---- MATERIAL FOR THIS EXERCISE

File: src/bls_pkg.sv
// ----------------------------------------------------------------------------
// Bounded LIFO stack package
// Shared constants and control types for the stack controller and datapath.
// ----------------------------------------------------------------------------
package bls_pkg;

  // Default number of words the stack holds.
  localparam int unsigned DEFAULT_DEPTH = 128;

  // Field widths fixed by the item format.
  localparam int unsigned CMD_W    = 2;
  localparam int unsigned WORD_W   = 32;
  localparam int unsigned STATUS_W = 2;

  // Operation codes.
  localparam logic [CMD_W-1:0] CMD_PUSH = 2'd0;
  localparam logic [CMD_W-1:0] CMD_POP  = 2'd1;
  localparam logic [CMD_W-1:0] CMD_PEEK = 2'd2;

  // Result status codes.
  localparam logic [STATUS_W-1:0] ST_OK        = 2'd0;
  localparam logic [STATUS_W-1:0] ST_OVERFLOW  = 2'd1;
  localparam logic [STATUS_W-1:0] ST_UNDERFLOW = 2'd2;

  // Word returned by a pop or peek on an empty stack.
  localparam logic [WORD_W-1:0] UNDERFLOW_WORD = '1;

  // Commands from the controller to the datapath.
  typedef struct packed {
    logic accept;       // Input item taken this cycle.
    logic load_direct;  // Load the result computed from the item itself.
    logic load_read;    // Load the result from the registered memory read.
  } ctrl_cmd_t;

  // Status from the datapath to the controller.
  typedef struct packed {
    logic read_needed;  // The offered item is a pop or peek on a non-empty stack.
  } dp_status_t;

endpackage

--------
---- MATERIAL FOR THIS EXERCISE

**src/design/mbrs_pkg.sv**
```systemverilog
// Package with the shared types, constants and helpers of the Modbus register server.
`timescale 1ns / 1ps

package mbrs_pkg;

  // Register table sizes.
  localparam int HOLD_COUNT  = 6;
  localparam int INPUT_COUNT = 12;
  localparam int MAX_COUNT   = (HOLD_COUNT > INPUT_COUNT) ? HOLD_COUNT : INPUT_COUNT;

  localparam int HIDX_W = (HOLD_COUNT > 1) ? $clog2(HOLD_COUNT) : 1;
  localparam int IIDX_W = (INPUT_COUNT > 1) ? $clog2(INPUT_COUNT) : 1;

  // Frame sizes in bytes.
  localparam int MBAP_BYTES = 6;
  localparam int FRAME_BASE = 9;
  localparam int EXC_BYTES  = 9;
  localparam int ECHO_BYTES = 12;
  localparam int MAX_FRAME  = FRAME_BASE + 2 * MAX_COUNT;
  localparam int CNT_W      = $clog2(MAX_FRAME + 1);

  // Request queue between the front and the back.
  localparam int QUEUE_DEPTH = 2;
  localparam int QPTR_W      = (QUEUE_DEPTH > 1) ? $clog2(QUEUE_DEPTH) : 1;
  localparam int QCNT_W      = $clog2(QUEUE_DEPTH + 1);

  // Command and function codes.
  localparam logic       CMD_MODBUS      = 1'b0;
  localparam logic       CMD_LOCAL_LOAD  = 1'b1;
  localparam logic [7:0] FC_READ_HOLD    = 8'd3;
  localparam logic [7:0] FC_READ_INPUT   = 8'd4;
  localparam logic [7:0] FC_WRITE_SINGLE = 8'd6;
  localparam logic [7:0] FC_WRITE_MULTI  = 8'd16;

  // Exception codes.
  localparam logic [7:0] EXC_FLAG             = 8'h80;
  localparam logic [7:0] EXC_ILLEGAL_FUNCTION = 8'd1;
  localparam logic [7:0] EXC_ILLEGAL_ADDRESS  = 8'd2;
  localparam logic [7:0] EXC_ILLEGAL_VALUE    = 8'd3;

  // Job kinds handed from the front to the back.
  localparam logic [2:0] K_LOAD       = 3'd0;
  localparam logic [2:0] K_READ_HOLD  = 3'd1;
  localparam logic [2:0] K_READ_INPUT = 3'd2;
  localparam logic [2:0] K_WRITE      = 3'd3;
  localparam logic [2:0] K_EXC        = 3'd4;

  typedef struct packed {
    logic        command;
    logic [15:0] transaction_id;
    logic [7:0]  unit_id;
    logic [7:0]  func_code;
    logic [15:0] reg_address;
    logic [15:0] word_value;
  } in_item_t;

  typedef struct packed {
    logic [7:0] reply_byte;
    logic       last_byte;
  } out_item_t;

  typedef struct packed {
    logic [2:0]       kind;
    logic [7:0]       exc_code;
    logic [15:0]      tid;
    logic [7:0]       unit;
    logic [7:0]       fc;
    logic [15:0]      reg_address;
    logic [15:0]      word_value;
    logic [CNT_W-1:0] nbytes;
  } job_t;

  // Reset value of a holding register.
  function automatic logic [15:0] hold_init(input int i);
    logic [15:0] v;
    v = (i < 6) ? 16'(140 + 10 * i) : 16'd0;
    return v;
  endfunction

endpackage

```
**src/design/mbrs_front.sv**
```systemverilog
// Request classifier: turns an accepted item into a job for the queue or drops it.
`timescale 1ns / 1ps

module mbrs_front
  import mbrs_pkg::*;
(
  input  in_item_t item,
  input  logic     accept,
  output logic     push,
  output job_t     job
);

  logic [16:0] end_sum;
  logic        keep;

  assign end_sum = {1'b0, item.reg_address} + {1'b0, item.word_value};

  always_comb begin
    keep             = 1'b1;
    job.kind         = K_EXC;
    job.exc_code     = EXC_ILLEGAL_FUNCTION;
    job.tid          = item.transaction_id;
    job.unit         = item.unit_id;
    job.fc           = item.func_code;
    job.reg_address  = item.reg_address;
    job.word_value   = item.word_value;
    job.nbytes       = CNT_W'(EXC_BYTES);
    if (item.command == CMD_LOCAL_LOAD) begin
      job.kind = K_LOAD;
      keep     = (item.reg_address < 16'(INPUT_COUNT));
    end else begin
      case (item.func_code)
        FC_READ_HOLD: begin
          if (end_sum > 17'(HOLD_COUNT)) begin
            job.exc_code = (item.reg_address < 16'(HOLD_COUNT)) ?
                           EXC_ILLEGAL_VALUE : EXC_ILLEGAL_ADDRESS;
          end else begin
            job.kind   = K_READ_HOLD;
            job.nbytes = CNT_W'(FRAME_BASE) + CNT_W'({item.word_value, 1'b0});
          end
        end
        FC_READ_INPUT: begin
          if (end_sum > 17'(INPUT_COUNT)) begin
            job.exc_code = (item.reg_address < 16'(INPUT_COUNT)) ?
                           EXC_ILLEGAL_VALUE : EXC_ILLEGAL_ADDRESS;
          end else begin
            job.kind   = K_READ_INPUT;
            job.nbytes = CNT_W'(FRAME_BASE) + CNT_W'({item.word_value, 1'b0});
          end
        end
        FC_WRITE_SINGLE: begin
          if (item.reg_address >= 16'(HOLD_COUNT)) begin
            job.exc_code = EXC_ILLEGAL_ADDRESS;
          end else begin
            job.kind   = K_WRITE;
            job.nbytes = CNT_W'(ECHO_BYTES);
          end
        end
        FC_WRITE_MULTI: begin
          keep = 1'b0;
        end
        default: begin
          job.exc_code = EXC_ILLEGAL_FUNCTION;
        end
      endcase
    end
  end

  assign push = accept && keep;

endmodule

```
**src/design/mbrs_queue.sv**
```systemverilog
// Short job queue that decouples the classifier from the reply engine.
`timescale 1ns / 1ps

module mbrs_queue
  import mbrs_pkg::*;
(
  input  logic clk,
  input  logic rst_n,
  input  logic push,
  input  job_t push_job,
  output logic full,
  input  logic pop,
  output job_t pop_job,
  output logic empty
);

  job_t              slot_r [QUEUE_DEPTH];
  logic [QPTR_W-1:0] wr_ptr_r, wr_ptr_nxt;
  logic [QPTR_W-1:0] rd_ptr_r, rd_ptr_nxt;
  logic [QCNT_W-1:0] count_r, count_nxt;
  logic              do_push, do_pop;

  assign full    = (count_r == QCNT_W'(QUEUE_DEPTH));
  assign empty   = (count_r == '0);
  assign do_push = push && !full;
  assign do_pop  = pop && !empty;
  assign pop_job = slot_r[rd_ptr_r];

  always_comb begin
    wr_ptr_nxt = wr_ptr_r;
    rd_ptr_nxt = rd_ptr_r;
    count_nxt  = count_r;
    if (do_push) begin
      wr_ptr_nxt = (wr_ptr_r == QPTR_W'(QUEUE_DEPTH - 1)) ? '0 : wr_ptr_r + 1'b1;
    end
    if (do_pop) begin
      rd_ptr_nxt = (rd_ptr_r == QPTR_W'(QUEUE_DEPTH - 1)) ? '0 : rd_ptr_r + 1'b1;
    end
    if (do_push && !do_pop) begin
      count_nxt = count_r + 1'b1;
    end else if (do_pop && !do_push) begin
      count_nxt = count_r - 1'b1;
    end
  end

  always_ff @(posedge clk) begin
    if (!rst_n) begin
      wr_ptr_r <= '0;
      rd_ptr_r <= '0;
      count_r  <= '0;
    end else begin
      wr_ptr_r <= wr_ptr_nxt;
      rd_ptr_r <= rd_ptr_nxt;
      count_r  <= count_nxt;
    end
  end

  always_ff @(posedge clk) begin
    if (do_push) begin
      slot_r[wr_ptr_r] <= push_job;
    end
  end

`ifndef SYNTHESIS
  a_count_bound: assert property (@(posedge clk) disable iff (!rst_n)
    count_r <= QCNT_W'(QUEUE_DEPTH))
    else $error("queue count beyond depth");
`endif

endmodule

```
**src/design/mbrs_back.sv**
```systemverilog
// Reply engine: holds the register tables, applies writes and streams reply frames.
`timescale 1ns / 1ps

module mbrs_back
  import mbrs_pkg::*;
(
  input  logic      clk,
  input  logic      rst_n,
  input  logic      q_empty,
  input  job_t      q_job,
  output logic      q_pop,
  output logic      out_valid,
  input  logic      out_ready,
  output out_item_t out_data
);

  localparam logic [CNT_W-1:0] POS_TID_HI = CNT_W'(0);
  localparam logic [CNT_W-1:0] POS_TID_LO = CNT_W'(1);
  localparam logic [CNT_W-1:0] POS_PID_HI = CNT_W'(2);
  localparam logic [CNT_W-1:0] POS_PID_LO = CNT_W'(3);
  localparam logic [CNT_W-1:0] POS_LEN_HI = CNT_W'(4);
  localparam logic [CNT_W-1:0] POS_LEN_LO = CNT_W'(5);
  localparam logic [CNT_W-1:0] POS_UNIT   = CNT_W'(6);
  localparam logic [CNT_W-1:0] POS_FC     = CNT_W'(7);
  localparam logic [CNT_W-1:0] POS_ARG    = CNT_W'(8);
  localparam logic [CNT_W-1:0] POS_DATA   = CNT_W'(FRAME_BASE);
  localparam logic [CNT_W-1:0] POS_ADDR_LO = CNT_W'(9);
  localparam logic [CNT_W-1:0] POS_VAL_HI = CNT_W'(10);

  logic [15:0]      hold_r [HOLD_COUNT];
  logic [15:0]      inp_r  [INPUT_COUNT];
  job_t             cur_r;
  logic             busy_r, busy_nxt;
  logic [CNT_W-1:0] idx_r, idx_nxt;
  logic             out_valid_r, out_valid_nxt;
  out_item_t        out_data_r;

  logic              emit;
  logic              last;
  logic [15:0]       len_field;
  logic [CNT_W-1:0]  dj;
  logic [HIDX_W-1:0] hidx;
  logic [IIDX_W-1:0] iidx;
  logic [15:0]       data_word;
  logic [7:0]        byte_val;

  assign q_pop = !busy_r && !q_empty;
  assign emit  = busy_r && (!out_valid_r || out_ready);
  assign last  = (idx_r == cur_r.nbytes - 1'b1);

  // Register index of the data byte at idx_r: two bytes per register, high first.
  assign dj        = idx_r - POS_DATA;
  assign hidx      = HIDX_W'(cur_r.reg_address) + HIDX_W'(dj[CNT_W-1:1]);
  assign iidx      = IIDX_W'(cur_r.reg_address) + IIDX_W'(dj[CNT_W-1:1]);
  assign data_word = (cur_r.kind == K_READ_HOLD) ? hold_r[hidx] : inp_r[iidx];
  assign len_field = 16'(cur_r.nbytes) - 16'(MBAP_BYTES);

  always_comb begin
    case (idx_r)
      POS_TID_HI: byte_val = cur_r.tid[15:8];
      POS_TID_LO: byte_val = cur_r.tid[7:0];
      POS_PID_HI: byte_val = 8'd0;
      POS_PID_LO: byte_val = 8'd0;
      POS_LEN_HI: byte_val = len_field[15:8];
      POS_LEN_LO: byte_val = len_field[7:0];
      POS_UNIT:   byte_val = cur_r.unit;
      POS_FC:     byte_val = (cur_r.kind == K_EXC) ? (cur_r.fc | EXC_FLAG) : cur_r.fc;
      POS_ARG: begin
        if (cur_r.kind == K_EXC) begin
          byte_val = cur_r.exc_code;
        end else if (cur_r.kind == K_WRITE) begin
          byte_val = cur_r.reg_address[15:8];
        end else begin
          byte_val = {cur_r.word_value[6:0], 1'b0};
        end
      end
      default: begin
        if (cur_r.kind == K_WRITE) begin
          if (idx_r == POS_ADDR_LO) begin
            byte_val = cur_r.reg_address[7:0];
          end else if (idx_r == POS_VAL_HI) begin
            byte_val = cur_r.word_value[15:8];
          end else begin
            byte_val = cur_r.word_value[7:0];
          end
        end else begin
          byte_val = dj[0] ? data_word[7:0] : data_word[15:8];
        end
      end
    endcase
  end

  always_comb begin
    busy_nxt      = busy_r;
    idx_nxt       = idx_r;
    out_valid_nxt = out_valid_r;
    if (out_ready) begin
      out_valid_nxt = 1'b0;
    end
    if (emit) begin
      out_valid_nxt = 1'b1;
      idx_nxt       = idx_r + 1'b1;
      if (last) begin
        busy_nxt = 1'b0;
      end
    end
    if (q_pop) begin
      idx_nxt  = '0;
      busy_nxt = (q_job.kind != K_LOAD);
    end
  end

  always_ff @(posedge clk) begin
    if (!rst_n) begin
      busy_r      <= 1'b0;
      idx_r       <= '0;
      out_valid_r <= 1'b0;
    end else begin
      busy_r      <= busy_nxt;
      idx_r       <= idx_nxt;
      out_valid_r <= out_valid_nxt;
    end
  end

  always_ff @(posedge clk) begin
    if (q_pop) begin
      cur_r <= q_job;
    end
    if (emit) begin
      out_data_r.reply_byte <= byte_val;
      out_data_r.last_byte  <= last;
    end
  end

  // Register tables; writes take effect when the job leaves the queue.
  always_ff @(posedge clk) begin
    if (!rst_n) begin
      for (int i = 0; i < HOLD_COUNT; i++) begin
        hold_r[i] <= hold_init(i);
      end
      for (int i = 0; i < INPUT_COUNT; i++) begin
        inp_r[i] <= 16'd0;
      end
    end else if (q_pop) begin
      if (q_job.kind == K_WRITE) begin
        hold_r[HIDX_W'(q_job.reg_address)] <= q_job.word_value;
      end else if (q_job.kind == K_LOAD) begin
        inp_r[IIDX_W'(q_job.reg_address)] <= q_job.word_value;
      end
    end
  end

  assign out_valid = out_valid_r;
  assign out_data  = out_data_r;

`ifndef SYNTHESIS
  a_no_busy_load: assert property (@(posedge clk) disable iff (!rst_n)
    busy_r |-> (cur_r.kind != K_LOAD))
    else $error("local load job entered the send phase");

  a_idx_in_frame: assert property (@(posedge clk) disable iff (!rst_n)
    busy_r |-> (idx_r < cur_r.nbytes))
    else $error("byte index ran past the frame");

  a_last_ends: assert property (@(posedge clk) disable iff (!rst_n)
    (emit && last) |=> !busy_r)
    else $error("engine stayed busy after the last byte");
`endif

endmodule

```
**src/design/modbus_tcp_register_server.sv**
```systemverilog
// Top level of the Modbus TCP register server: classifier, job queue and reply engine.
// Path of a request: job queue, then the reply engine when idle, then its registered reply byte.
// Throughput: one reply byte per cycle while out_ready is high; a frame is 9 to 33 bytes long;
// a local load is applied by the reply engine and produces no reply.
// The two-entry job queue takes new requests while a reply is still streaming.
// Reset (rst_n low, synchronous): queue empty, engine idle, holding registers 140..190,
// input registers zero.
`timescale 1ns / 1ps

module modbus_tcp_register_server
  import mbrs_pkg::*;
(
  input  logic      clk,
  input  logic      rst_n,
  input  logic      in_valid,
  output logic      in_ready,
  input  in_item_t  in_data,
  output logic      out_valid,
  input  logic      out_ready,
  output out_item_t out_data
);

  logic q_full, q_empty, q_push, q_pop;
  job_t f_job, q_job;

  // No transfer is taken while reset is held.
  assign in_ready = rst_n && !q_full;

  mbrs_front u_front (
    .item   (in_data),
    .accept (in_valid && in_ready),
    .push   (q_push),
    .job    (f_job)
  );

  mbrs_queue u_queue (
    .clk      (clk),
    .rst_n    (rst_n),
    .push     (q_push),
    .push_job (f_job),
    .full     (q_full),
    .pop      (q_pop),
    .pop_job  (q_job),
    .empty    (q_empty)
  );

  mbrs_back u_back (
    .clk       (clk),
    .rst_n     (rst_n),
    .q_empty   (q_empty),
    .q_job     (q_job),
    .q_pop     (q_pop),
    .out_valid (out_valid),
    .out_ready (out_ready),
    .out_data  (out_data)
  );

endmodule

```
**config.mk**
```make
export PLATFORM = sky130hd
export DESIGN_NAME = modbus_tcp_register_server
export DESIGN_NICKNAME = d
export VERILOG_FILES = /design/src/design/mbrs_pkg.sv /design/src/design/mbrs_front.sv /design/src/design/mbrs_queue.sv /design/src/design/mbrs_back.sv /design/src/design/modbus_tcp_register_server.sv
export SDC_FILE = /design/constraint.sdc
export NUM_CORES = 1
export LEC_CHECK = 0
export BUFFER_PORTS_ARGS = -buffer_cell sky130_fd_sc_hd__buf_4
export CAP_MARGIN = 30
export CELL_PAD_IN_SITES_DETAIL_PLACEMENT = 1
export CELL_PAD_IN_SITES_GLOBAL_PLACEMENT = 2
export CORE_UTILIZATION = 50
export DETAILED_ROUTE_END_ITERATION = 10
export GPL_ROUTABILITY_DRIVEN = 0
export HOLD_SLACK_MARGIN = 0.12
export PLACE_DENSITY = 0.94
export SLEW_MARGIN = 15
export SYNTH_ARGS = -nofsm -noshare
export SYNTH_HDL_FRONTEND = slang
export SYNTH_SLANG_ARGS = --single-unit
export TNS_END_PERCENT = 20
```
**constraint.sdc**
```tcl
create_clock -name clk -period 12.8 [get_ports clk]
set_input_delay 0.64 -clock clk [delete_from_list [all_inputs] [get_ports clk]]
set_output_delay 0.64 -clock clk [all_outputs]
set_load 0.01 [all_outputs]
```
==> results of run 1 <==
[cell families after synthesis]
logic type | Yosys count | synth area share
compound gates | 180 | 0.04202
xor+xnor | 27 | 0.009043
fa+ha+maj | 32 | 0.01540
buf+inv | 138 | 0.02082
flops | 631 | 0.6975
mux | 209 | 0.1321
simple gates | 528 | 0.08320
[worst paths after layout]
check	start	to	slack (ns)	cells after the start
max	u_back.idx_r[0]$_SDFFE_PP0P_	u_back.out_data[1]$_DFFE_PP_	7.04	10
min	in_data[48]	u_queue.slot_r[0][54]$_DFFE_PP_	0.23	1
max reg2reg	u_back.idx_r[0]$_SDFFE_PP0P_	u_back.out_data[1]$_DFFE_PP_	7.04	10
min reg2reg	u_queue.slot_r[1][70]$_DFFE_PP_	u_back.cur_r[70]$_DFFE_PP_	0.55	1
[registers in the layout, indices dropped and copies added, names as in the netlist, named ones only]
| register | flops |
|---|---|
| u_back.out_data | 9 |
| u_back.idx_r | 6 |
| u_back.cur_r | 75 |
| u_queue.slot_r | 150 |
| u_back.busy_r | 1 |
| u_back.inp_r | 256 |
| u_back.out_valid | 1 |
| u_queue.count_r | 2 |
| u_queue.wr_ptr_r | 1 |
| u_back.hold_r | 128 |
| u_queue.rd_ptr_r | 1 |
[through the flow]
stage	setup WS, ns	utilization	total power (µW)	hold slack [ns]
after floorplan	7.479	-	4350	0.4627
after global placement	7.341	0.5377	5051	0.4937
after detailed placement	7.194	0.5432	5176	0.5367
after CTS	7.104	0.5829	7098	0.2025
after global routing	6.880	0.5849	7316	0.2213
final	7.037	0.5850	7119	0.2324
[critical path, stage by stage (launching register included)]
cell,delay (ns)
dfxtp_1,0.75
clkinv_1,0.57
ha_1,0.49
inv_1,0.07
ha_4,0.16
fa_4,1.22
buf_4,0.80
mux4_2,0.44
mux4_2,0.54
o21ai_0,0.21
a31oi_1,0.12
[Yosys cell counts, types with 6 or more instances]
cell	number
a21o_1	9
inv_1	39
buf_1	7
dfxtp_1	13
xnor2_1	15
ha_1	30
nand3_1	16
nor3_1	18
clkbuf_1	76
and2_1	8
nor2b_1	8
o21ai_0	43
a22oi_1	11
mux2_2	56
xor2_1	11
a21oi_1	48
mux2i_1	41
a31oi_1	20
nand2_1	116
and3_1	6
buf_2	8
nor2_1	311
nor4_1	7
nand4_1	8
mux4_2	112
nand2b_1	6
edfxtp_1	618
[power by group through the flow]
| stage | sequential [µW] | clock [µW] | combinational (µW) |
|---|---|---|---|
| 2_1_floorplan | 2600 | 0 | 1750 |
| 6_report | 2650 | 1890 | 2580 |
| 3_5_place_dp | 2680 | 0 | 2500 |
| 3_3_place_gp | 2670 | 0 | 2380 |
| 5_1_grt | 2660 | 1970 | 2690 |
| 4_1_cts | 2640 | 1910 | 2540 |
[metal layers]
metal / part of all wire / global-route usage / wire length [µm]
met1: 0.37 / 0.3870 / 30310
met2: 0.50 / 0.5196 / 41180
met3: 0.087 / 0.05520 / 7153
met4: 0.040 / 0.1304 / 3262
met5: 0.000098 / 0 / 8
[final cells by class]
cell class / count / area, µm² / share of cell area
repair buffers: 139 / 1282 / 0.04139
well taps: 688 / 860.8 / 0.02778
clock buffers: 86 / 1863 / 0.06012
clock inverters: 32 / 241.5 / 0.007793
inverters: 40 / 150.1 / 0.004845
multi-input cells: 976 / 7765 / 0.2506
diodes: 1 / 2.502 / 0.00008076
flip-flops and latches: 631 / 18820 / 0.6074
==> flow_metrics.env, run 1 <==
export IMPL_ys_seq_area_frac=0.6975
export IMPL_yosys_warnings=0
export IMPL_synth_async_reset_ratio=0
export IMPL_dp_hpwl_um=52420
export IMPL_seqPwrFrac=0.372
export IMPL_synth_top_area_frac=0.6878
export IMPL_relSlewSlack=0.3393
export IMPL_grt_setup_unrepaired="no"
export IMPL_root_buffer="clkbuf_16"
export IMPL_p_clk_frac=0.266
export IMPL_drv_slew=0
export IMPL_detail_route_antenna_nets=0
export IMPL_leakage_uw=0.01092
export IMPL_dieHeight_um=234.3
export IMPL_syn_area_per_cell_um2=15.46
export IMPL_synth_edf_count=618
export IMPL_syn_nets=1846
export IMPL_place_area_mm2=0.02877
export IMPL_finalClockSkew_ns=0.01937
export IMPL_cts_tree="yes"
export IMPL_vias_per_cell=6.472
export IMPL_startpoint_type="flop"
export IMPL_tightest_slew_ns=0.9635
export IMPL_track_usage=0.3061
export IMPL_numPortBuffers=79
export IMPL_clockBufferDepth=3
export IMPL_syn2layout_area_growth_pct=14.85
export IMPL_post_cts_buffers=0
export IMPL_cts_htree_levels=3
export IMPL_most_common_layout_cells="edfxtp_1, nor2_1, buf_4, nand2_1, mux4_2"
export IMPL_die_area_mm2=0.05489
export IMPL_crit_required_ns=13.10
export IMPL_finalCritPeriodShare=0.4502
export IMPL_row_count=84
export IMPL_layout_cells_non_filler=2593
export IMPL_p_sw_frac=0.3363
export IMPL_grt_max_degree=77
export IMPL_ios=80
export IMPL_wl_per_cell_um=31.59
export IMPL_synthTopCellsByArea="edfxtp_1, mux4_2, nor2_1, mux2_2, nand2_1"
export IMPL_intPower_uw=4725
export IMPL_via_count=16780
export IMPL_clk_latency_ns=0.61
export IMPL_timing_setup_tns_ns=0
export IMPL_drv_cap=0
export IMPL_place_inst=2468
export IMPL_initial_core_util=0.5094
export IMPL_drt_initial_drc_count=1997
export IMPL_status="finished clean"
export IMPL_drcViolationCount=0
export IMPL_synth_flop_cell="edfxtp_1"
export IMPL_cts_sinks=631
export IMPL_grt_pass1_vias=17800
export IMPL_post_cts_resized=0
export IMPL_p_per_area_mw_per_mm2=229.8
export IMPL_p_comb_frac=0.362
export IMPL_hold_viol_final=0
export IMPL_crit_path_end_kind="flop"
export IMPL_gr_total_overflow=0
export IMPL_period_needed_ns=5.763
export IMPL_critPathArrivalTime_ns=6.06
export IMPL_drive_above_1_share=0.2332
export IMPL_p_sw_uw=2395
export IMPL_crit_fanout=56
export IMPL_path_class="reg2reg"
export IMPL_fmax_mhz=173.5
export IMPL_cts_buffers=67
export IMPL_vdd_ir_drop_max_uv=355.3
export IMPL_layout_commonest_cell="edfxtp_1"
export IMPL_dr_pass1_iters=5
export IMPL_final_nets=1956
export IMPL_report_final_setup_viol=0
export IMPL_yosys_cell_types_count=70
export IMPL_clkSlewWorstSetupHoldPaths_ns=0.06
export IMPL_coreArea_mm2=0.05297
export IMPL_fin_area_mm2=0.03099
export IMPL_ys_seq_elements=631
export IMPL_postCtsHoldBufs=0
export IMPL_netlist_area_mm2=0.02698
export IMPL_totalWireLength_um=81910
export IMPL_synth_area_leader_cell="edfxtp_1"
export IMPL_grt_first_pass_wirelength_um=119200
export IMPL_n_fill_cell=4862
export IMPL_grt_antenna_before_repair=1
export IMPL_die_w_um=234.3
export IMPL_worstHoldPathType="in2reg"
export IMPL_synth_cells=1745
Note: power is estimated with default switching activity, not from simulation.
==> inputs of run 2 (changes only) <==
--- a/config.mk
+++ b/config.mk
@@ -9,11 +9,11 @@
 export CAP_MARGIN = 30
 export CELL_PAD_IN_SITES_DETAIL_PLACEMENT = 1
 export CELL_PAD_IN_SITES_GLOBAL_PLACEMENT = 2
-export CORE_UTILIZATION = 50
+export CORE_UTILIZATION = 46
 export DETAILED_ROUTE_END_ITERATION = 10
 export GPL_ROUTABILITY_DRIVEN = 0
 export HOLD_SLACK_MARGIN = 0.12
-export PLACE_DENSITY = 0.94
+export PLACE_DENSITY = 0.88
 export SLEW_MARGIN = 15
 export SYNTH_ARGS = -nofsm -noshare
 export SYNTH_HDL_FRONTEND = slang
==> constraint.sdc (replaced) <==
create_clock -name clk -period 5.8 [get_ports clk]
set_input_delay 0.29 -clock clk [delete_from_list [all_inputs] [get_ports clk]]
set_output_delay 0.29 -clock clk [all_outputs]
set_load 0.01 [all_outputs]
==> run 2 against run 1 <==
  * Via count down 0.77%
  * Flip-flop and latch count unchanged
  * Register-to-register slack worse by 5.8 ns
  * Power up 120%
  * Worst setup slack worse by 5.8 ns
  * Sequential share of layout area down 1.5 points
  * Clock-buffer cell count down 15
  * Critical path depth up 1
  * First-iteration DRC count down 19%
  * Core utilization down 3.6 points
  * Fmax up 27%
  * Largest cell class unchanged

--------

» **TASK GOAL**
Pull every line containing "constraint" out of the material and copy it.

» **YOUR RESPONSE**
export SDC_FILE = /design/constraint.sdc
**constraint.sdc**
==> constraint.sdc (replaced) <==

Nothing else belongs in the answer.